Now that we have an idea of what entropy basically is let’s delve a little bit further into it and define the following:

§  Specific conditional entropy H(Y|X=v): Entropy of Y only among records of X have the value v.

§  Conditional entropy H(Y|X): Average specific conditional entropy of Y.

Now that we have all the tools let us finally get down to the business of information gain.

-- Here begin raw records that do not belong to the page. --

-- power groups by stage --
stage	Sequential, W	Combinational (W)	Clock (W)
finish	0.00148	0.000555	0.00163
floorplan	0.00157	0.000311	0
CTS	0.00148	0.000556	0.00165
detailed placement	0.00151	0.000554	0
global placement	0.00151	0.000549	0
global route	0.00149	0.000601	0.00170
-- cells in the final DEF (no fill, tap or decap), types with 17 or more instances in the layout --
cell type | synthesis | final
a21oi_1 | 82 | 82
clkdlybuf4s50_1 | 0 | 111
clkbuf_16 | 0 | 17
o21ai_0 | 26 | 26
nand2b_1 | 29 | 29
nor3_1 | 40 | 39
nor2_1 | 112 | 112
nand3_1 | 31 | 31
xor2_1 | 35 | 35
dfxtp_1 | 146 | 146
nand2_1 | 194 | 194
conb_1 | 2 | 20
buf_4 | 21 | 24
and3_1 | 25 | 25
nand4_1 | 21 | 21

$Information  Gain =  IG(Y|X) = H(Y) - H(Y|X)$

So information gain basically tells us how many bits we would save while transmitting Y from one end to other if the other end had the information about X ahead of time.

So, while splitting, what we can do is compute the information gain for each feature $X_{i}$ ,ranking them in descending order and taking into consideration only those features who have higher values of information gain.

·   Regression:

In case of continuous variables we find what we call the ‘impurity’. A node D is split into subtrees $D_{L}$ and $D_{R}$ that maximize the difference in impurity given by:

$|D|.Var(D)-|D_{R}|.Var(D_{R}|-|D_{L}|.Var(D_{L})$

3) How to predict:

This one is more obvious that the rest. If you have categorical labels just predict the value majority of the examples have in that particular leaf node. While in case of continuous variables you may take the average value of the examples. Another way would be to build a small regression model to fit the examples at that node.

So using decision trees in quite a handy large scale machine learning algorithm , especially for multi-class classification. However, the downside to it is that it is more prone to fall for over fitting if the amount of training data is small. To mitigate this problem there is another method called 'Random Forests' which basically uses a number of random decision trees to reduce the variance.